A la Organización Mundial de la Salud, OMS por nombre de guerra, no le gusta el alarmismo, qué va. Por eso Osakidetza, Osasunbidea y otros sistemas públicos se comieron con patatas las chopecientas mil mascarillas y las ni se sabe cuántas vacunas que hubo que comprar a toda prisa cuando al chiringo de marras le dio por pregonar urbi et orbi que la gripe aviar diezmaría la población del planeta. Luego la catástrofe no llegó ni a una millonésima parte de lo anunciado. Y esa no fue la primera ocasión ni la última que el siniestro sindicato sanitario nos acojonaba con un apocalipsis que se quedaba en leyenda urbana. En todas y cada una de ellas, qué raro, el juicio final se aplazó tras la adquisición a escala global de este o aquel milagroso material dispensado por la industria farmacéutica.

¿Y esta vez? Pues confieso que se me escapa qué pretenden que nos agenciemos y de qué proveedor los ayatolás de la cosa que acaban de lanzar su fatua contra la carne en general y la chacinería en particular. Como sabrán, porque desde ayer no se habla de otra cosa en ascensores, barras de bar y telediarios, ya no es solo que las viandas señaladas nos suban el colesterol y nos dejen las arterias como los accesos a Bilbao en hora punta. Ahora, de propina, provocan cáncer en una escala que poco tiene que envidiar al tabaco, el amianto o el arsénico. Se pregunta uno, primero si esto lo han descubierto anteayer, que ya me extraña, y segundo, si el mejor modo de anunciarlo es soltarlo así, a las bravas. Por lo demás, quizá el hallazgo no sea para tanto. Recuerdo haberlo leído en la pintada de un baño: la vida mata.

Teléfono letal

La vida mata. Es la única evidencia científica a la que aferrarse. Un disparo de Kalashnikov, una ensalada de pepino, el alero de un tejado sin revisar o un extorero invadiendo nuestro carril a toda pastilla pueden salirnos al encuentro en el momento menos pensado y mandarnos prematuramente a ese árbol que hay en todos los pueblos para colgar las esquelas. Una vez ahí, dejarán de ser de nuestra incumbencia todas esas bagatelas -pactos postelectorales, penaltis injustos, tradiciones populares arrojadizas- que nos entretienen hasta que llega el instante en que un forense anota el día, la hora y el minuto de la parada cardio-respiratoria. Luego, seremos un recuerdo que, por más que nos hayan querido, se irá difuminando hasta tender a cero. Literalmente, no somos nada.

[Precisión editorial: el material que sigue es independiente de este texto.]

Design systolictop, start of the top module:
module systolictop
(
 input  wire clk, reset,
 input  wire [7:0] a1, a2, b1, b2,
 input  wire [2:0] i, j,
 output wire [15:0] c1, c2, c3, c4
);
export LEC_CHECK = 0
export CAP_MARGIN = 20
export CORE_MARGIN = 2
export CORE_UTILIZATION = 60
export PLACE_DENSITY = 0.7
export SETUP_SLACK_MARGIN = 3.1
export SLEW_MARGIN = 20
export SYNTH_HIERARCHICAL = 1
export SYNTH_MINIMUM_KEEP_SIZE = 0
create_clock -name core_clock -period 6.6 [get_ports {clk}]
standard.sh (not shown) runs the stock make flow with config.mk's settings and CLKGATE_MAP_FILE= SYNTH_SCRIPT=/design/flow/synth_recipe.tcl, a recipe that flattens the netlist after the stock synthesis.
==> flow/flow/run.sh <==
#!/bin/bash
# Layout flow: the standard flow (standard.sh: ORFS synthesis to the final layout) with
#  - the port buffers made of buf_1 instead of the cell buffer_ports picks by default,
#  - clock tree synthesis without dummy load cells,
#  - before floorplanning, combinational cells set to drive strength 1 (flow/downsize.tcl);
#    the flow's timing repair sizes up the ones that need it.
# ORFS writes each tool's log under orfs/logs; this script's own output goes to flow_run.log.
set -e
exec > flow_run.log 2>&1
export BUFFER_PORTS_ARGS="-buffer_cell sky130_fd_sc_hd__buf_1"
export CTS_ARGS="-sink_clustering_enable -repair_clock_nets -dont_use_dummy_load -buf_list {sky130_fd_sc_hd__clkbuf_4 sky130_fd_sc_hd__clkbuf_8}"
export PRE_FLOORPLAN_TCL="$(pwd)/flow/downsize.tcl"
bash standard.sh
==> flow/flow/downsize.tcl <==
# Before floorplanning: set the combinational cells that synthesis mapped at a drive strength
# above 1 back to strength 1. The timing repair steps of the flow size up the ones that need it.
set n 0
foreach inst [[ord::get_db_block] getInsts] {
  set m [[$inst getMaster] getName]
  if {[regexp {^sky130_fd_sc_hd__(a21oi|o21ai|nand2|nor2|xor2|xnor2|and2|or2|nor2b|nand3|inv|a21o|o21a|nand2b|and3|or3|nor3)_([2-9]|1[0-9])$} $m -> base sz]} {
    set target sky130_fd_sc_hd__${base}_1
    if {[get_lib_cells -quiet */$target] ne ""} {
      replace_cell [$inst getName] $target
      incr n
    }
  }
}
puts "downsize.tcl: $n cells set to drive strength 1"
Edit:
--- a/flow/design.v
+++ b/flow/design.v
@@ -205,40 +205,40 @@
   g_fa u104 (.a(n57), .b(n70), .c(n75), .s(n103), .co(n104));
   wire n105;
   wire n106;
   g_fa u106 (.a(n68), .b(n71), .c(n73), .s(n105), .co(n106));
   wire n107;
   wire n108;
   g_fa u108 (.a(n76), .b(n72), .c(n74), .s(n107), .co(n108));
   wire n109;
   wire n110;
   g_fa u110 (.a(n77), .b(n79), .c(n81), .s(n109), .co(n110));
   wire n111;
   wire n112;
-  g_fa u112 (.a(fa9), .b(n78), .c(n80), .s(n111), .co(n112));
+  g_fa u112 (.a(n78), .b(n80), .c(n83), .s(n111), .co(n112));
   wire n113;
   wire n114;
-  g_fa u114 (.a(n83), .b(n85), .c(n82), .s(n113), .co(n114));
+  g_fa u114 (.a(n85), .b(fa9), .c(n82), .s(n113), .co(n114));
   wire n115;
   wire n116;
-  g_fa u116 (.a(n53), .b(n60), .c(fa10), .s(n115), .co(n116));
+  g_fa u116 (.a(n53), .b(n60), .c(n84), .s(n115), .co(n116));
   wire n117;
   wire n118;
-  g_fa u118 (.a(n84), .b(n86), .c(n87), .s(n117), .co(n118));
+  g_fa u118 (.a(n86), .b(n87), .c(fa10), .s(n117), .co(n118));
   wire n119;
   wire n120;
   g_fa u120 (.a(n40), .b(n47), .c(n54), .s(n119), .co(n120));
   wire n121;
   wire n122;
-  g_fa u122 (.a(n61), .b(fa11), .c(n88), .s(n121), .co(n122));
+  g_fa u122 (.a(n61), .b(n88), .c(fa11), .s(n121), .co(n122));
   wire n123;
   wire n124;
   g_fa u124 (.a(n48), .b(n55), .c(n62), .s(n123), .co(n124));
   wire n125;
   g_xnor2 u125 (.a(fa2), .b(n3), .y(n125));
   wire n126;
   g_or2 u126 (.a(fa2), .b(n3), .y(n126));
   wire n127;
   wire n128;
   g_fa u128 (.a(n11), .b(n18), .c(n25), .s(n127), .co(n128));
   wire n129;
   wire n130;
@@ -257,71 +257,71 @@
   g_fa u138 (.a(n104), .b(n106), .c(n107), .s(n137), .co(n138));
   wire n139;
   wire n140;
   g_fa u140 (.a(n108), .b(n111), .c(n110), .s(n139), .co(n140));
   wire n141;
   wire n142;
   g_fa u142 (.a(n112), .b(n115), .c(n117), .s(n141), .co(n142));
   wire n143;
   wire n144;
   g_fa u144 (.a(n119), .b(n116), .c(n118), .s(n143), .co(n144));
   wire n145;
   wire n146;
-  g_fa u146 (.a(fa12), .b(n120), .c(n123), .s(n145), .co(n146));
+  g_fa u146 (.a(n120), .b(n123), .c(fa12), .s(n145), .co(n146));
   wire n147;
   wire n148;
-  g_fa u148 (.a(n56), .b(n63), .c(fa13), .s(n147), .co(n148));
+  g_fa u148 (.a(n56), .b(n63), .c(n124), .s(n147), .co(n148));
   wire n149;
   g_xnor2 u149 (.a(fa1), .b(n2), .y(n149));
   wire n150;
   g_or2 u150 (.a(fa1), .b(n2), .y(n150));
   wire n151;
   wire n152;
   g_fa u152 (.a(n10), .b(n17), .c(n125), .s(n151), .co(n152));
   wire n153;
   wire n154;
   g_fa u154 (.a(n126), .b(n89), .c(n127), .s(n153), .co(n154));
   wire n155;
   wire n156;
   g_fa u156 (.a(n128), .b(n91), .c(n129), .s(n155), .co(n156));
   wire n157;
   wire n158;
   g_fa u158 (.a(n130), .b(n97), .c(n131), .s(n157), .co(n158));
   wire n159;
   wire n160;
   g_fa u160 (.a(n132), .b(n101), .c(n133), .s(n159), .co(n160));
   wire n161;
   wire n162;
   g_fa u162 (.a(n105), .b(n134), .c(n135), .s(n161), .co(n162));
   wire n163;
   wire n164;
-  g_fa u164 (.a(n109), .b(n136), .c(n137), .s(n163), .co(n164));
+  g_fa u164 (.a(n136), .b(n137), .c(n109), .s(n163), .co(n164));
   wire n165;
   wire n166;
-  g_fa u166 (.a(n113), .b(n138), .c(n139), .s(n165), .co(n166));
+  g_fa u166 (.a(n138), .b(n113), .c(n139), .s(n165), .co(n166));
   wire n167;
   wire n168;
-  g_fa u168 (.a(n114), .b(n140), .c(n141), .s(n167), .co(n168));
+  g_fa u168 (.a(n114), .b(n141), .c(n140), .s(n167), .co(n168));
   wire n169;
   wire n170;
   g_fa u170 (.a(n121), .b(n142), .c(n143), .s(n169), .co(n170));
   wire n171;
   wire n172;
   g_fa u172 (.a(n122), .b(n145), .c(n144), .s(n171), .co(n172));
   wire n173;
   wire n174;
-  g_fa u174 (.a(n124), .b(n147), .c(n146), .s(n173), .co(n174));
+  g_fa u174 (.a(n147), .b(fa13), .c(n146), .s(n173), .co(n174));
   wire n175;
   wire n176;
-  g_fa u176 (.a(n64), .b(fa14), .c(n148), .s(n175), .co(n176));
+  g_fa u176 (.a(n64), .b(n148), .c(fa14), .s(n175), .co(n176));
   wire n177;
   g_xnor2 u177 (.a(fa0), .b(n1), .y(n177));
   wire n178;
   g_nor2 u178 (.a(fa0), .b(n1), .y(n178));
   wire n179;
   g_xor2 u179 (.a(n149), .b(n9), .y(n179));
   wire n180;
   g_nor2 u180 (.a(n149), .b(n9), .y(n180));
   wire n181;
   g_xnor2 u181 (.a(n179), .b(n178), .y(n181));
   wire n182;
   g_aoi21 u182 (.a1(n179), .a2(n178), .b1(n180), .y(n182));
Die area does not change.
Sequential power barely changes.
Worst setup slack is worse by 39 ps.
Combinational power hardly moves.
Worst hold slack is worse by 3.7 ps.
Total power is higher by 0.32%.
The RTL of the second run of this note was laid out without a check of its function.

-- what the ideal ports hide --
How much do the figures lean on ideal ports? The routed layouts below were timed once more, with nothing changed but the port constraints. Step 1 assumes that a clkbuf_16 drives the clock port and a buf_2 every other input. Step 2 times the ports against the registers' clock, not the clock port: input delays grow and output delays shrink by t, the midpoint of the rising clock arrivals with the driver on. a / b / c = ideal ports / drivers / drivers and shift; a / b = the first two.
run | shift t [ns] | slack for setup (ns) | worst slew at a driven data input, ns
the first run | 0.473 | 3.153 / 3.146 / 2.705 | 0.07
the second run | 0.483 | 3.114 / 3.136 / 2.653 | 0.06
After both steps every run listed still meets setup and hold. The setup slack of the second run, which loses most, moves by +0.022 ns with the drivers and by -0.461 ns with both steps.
Background: an optimization exercise with open tools, aiming at small area. Do not read the settings as production practice.
No functional check of the RTL was part of any run shown here.
Power and IR drop assume default switching activity.

<file path="config.mk">
export PLATFORM = sky130hd
export DESIGN_NAME = apb_wrapper
export DESIGN_NICKNAME = apb_wrapper
export VERILOG_FILES = /design/flow/design.v
export SDC_FILE = /design/flow/constraint.sdc
export NUM_CORES = 4
export LEC_CHECK = 0
export CAP_MARGIN = 20
export CORE_MARGIN = 2
export CORE_UTILIZATION = 40
export SLEW_MARGIN = 20
</file>
<file path="constraint.sdc">
create_clock -name core_clock -period 5.0 [get_ports {pclk}]
set_input_delay 1.0000 -clock core_clock [delete_from_list [all_inputs] [get_ports {pclk}]]
set_output_delay 1.0000 -clock core_clock [all_outputs]
set_load 0.01 [all_outputs]
</file>
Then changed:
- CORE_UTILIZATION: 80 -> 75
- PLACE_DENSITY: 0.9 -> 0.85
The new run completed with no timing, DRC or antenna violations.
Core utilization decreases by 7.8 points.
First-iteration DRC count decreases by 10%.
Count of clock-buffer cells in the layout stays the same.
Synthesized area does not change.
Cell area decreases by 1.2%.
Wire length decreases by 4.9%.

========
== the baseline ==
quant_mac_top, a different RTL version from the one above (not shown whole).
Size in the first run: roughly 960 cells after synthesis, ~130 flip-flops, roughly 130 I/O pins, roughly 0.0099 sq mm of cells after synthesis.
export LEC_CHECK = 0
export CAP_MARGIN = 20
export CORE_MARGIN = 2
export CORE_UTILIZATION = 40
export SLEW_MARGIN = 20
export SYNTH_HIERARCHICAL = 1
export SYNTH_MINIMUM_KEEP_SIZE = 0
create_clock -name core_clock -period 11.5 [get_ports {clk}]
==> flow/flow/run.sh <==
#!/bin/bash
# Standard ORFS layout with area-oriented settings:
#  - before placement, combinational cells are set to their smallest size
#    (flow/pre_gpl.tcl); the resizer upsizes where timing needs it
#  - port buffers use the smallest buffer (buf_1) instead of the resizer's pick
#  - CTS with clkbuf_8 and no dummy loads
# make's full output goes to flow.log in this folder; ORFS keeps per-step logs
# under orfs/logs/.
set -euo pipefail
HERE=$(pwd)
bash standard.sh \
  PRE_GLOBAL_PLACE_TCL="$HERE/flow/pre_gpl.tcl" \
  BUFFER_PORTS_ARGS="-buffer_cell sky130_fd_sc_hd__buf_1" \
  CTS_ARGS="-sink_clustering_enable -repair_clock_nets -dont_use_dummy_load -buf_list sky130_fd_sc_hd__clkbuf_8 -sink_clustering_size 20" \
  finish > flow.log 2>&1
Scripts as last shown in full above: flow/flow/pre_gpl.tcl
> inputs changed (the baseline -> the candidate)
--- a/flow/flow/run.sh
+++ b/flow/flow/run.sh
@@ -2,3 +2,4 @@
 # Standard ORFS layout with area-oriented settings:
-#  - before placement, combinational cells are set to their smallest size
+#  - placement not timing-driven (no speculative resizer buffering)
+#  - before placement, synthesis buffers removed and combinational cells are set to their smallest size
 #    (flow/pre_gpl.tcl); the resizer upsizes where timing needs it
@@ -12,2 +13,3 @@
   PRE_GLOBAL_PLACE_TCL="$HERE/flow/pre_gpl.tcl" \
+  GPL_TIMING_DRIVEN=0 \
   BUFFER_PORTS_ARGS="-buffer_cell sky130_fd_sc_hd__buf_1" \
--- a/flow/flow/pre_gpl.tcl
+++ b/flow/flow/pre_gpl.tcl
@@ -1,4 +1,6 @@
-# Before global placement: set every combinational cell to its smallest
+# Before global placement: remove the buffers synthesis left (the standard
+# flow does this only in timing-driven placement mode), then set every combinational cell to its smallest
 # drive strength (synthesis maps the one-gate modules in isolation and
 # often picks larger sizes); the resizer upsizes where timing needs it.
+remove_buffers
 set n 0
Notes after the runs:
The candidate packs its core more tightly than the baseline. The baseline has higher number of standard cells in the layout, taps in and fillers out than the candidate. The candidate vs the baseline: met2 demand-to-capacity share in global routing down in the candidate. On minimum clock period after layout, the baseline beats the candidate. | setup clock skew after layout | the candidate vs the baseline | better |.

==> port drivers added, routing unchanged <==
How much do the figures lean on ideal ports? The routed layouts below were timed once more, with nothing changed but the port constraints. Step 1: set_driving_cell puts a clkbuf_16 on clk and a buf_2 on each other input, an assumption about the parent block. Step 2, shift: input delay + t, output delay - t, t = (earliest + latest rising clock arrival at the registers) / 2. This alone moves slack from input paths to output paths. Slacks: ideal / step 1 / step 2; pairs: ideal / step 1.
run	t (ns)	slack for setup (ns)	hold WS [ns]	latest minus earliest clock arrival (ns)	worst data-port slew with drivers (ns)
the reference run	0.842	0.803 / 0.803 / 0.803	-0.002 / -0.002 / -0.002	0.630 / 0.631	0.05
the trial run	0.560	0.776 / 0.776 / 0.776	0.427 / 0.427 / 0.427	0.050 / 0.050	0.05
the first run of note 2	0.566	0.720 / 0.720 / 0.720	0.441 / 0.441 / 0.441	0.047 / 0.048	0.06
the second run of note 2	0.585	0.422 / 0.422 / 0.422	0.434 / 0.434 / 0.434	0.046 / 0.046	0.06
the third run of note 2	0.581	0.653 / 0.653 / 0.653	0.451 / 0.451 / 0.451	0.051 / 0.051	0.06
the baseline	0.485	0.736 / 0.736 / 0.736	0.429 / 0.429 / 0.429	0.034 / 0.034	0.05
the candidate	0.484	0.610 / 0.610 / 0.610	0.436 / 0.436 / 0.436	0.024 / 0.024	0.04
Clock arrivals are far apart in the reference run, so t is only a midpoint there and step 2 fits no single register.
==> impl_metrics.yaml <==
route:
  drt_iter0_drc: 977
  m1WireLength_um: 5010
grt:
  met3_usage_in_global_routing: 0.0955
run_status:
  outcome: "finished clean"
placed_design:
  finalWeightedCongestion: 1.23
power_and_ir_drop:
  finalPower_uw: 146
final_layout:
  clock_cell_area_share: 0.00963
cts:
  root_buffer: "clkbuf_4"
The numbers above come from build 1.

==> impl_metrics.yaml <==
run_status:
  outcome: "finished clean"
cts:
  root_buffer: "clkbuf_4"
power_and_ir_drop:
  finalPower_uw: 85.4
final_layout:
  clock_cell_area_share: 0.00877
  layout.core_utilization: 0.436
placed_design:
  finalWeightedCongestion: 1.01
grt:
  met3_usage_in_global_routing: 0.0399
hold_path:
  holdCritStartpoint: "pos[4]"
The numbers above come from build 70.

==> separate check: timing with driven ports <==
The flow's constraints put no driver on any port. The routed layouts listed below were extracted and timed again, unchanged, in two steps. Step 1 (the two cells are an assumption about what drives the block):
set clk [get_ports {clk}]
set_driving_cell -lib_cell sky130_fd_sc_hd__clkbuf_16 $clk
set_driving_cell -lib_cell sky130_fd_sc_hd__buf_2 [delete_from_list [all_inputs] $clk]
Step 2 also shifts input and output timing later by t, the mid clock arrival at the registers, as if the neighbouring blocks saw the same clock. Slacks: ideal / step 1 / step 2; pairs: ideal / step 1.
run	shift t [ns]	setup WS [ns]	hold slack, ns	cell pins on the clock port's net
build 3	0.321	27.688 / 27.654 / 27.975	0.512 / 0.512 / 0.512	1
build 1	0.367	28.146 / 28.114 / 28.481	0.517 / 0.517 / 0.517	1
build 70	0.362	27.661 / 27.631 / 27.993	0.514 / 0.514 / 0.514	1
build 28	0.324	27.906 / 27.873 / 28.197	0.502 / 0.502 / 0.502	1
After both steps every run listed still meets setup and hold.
Context: an optimization exercise on an open-source flow, tuned for small area, a short achievable clock period and few clock cycles per item. The choices shown serve that exercise and are no tape-out recipe.
No functional check of the RTL was part of any run shown here.

[flow/config.mk]
export PLATFORM = sky130hd
export DESIGN_NAME = NTTN
export DESIGN_NICKNAME = NTTN
export VERILOG_FILES = /design/flow/design.v
export SDC_FILE = /design/flow/constraint.sdc
export NUM_CORES = 4
export LEC_CHECK = 0
export ABC_CLOCK_PERIOD_IN_PS = 3500
export CAP_MARGIN = 20
export CORE_MARGIN = 2
export CORE_UTILIZATION = 40
export SLEW_MARGIN = 20
[flow/constraint.sdc]
create_clock -name core_clock -period 7.5 [get_ports {clk}]
set_input_delay 1.5000 -clock core_clock [delete_from_list [all_inputs] [get_ports {clk}]]
set_output_delay 1.5000 -clock core_clock [all_outputs]
set_load 0.01 [all_outputs]
[flow/design.v]
localparam NM = 4;    
localparam T0 = 62;   
module ModMult #(parameter NM = 4)
              (input clk,
               input  [13:0] A, B,
               input  [13:0] q,
               output [13:0] C);
wire [7:0] qH = q[13:6];
function [22:0] rnd23;
    input [27:0] t;
    input [7:0]  qh;
    reg [5:0] m;
    reg [13:0] mq;
    begin
        m = -t[5:0];
        mq = m * qh;
        rnd23 = t[27:6] + (|t[5:0]) + mq;
    end
endfunction
reg [27:0] p0;
reg [22:0] p1;
reg [16:0] p2;
always @(posedge clk) begin
    p0 <= A * B;
    p1 <= rnd23(p0, qH);
    p2 <= rnd23({5'd0, p1}, qH);
end
wire [14:0] p3w = rnd23({11'd0, p2}, qH);
reg  [14:0] p3;
generate if (NM == 5) begin : g5
    always @(posedge clk) p3 <= p3w;
end else begin : g4
    always @(*) p3 = p3w;
end endgenerate
wire [15:0] p3q = {1'b0, p3} - {2'b0, q};
reg  [13:0] Cr;
always @(posedge clk) Cr <= p3q[15] ? p3[13:0] : p3q[13:0];
assign C = Cr;
endmodule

¿Y este arrebato filosófico-determinista? Comprendo su confusión, pero deben echarle la culpa a la OMS, que desde hace dos días me tiene reflexionando sobre el sentido de la existencia a cuenta del informe -o lo que sea- que advierte que los teléfonos móviles son potencialmente cancerígenos. No dicen ni que sí ni que no. Lo dejan en un quién sabe más dañino que cualquier certeza.

Ni siquiera aclaran si “posible” es sinónimo de “probable”. Los muy taimados expertos tiran la piedra, esconden la mano, y allá se las apañe cada cual con sus miedos. De un rato para otro, los más pusilánimes empezamos a pensar que hacer o atender una llamada es pagar un pequeño plazo del futuro tumor cerebral. Lo peor es que, como además de pusilánimes, somos tremendistas, nos resignamos al eventual suicidio por entregas, incapaces de renunciar, a estas altura de la era tecnológica, a esa cajita mágica que nos tiene siempre localizables.

Supongo que es inútil pedir más luz a quien sepa del asunto. Los heraldos del apocalipsis sostendrán que el móvil es un arma mortífera y sus primos requete-escépticos dirán que un vaso de agua es más nocivo.